• Data for this task
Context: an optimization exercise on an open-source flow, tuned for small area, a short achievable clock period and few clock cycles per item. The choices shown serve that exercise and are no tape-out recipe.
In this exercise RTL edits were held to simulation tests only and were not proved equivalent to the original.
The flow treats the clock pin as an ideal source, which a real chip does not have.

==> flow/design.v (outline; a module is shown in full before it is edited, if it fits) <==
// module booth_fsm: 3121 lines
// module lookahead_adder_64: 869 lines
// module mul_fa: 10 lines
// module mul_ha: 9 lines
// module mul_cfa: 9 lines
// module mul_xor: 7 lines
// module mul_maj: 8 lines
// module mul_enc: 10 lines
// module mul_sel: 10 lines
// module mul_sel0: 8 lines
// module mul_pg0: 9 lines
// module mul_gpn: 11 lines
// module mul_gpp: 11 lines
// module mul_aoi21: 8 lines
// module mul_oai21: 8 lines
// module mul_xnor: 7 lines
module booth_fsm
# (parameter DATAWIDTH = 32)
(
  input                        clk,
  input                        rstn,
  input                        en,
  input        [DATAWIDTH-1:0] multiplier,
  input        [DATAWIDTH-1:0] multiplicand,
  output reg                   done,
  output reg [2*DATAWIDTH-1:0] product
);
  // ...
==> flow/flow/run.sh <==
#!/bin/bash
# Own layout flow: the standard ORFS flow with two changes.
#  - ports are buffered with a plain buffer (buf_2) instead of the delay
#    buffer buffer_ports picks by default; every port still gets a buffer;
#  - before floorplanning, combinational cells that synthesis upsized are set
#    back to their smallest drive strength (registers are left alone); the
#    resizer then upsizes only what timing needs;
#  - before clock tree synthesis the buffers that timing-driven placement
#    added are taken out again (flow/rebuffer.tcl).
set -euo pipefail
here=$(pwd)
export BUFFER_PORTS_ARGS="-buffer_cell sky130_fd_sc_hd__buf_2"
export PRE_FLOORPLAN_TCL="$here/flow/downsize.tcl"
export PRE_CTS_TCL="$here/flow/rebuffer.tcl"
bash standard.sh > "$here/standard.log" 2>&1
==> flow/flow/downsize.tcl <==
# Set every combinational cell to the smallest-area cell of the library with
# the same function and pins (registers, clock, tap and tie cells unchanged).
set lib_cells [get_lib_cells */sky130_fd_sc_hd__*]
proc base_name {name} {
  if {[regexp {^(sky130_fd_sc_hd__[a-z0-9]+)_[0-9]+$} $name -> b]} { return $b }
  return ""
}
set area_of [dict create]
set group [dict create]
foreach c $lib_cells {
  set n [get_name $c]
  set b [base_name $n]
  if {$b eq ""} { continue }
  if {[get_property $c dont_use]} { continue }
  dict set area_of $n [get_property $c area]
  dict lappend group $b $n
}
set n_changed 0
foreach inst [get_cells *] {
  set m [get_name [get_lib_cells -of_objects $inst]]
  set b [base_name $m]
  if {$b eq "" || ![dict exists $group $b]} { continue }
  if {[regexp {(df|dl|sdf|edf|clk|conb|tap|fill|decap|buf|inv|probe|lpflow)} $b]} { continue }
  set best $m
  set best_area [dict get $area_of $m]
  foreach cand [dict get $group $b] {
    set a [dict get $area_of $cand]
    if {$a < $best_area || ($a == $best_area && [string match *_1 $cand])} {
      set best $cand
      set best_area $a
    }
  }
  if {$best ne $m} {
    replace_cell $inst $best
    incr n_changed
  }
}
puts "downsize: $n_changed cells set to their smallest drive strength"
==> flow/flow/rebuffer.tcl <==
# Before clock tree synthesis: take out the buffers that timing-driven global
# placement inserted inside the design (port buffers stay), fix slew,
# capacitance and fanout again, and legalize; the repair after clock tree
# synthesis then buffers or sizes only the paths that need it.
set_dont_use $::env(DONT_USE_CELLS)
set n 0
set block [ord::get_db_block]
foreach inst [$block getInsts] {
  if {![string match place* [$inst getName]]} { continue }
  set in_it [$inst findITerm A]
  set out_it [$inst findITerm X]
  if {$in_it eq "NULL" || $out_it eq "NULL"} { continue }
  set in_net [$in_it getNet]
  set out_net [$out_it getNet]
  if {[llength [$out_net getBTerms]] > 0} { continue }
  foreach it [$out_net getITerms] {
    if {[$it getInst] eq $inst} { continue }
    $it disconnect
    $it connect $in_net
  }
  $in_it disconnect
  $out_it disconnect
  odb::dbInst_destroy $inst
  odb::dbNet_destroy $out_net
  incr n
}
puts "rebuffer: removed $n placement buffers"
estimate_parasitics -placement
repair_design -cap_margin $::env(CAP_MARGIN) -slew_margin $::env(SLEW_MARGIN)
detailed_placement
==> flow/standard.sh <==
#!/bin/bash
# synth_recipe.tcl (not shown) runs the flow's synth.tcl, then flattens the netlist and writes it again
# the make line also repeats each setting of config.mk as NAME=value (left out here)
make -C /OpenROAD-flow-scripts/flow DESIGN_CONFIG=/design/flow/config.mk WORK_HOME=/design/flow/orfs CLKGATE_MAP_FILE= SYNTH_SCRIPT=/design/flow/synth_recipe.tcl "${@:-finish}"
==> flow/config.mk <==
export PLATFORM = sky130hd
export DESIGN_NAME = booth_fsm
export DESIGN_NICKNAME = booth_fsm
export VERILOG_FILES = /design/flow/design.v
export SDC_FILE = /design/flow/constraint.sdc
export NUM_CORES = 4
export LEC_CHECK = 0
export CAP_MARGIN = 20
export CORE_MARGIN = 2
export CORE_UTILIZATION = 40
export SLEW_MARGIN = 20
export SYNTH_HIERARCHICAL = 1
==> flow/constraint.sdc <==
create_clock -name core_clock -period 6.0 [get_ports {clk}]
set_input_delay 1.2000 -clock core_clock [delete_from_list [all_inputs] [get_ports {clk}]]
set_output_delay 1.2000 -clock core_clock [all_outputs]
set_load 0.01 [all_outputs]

* * *

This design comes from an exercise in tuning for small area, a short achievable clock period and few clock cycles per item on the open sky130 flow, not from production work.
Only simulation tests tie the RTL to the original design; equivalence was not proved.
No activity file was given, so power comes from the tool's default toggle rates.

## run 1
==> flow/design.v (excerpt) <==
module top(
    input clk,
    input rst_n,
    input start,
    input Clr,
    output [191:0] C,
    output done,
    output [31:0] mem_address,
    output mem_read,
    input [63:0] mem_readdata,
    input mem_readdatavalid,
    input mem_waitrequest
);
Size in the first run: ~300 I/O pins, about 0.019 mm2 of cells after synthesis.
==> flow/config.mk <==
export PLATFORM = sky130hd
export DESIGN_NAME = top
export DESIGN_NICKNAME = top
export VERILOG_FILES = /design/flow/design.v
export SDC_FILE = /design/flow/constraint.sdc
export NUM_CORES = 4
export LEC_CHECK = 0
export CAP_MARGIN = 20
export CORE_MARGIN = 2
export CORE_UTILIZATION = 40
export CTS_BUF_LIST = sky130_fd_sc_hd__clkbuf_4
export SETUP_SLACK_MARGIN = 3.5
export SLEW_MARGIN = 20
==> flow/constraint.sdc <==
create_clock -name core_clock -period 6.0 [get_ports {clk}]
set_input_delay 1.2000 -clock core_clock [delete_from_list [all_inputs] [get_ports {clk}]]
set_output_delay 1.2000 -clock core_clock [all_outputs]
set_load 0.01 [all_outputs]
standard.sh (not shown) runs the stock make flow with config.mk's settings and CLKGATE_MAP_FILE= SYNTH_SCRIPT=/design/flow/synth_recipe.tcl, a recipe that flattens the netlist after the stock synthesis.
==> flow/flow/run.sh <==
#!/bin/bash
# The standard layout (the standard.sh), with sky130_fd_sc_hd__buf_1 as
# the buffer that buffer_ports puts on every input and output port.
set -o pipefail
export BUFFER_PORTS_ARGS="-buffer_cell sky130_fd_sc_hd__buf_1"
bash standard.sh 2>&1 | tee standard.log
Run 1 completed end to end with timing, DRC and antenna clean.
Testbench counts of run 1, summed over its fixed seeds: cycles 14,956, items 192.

• Work to complete
Everything above from the line containing "Context: an optimization" down to the line containing "that timing-driven placement" is to be transcribed exactly, with both of those lines included and nothing else added.

• Answer to the exercise
Context: an optimization exercise on an open-source flow, tuned for small area, a short achievable clock period and few clock cycles per item. The choices shown serve that exercise and are no tape-out recipe.
In this exercise RTL edits were held to simulation tests only and were not proved equivalent to the original.
The flow treats the clock pin as an ideal source, which a real chip does not have.

==> flow/design.v (outline; a module is shown in full before it is edited, if it fits) <==
// module booth_fsm: 3121 lines
// module lookahead_adder_64: 869 lines
// module mul_fa: 10 lines
// module mul_ha: 9 lines
// module mul_cfa: 9 lines
// module mul_xor: 7 lines
// module mul_maj: 8 lines
// module mul_enc: 10 lines
// module mul_sel: 10 lines
// module mul_sel0: 8 lines
// module mul_pg0: 9 lines
// module mul_gpn: 11 lines
// module mul_gpp: 11 lines
// module mul_aoi21: 8 lines
// module mul_oai21: 8 lines
// module mul_xnor: 7 lines
module booth_fsm
# (parameter DATAWIDTH = 32)
(
  input                        clk,
  input                        rstn,
  input                        en,
  input        [DATAWIDTH-1:0] multiplier,
  input        [DATAWIDTH-1:0] multiplicand,
  output reg                   done,
  output reg [2*DATAWIDTH-1:0] product
);
  // ...
==> flow/flow/run.sh <==
#!/bin/bash
# Own layout flow: the standard ORFS flow with two changes.
#  - ports are buffered with a plain buffer (buf_2) instead of the delay
#    buffer buffer_ports picks by default; every port still gets a buffer;
#  - before floorplanning, combinational cells that synthesis upsized are set
#    back to their smallest drive strength (registers are left alone); the
#    resizer then upsizes only what timing needs;
#  - before clock tree synthesis the buffers that timing-driven placement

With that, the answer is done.